- YOUR ASSIGNMENT
Write out, from the entries below, exactly the lines that run between the lines holding "ant_nets 0 \" and "pin to asynchronous", inclusive, and stop there.

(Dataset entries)
◆ ◆ ◆ ◆ ◆ ◆ ◆

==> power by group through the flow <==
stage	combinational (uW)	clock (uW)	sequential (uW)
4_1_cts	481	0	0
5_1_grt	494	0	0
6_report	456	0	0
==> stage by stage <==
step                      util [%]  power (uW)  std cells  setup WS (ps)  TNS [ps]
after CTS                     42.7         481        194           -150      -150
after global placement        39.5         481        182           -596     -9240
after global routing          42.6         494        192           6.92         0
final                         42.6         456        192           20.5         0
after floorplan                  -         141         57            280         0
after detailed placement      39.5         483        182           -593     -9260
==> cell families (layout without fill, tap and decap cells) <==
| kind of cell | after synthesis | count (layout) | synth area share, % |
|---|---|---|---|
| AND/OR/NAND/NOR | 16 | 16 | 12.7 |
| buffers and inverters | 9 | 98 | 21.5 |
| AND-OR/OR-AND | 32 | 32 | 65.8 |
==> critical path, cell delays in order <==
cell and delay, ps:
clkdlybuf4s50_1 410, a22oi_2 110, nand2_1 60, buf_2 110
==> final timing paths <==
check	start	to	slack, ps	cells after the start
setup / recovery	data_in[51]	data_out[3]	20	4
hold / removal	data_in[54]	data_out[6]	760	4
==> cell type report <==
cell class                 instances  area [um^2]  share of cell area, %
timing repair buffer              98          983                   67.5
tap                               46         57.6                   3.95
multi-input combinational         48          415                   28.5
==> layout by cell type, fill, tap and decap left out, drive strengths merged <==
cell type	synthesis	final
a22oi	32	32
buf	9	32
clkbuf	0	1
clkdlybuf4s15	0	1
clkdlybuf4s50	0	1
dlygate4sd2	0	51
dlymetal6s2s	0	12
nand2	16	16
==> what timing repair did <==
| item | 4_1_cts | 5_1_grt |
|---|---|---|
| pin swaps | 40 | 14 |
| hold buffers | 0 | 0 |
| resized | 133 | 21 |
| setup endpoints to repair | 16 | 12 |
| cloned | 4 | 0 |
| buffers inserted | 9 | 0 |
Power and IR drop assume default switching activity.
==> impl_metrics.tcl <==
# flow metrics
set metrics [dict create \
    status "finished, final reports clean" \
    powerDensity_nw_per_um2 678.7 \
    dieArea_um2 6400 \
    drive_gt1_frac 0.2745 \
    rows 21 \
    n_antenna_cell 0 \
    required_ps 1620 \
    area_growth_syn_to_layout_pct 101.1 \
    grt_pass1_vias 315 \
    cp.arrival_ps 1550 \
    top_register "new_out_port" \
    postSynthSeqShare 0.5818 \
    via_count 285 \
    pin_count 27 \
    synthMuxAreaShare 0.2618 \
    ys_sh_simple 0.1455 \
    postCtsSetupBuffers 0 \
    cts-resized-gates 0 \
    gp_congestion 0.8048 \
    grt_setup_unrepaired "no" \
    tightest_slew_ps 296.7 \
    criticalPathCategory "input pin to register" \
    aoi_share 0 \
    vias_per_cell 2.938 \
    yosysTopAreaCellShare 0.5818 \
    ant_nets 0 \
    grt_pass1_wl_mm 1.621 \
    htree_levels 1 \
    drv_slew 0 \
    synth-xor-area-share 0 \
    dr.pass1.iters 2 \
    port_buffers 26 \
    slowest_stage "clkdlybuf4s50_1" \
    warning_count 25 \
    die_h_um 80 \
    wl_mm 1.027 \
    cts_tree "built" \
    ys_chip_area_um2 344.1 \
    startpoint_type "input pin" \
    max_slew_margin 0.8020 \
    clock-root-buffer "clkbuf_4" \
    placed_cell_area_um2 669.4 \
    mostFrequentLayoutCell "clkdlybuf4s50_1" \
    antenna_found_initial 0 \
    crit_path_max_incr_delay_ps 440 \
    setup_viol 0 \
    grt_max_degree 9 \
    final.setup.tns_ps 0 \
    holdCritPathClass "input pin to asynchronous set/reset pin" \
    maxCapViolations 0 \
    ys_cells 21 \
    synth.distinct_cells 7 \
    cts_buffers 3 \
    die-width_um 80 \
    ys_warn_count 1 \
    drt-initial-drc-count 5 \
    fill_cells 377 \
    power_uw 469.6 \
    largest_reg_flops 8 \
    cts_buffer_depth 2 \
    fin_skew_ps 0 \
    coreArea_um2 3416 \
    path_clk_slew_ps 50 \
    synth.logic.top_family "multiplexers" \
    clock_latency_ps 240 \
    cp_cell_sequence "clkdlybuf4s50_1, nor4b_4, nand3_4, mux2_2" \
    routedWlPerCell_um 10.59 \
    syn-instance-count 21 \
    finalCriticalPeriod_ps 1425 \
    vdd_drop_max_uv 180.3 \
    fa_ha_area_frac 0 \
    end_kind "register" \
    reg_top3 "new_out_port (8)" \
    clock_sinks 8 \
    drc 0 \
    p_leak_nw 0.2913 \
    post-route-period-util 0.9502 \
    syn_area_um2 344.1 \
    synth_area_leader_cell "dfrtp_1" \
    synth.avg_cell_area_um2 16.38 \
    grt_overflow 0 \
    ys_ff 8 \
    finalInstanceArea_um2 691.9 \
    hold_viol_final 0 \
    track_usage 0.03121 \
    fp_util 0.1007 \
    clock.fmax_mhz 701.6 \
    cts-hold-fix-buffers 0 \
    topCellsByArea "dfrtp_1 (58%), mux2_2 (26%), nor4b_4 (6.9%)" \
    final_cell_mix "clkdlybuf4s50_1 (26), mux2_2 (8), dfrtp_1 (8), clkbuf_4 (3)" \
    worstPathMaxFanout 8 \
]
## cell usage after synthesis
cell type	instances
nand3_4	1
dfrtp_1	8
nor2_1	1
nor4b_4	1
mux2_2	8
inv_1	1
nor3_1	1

◆ ◆ ◆ ◆ ◆ ◆ ◆

- SOLVED PROBLEM
    ant_nets 0 \
    grt_pass1_wl_mm 1.621 \
    htree_levels 1 \
    drv_slew 0 \
    synth-xor-area-share 0 \
    dr.pass1.iters 2 \
    port_buffers 26 \
    slowest_stage "clkdlybuf4s50_1" \
    warning_count 25 \
    die_h_um 80 \
    wl_mm 1.027 \
    cts_tree "built" \
    ys_chip_area_um2 344.1 \
    startpoint_type "input pin" \
    max_slew_margin 0.8020 \
    clock-root-buffer "clkbuf_4" \
    placed_cell_area_um2 669.4 \
    mostFrequentLayoutCell "clkdlybuf4s50_1" \
    antenna_found_initial 0 \
    crit_path_max_incr_delay_ps 440 \
    setup_viol 0 \
    grt_max_degree 9 \
    final.setup.tns_ps 0 \
    holdCritPathClass "input pin to asynchronous set/reset pin" \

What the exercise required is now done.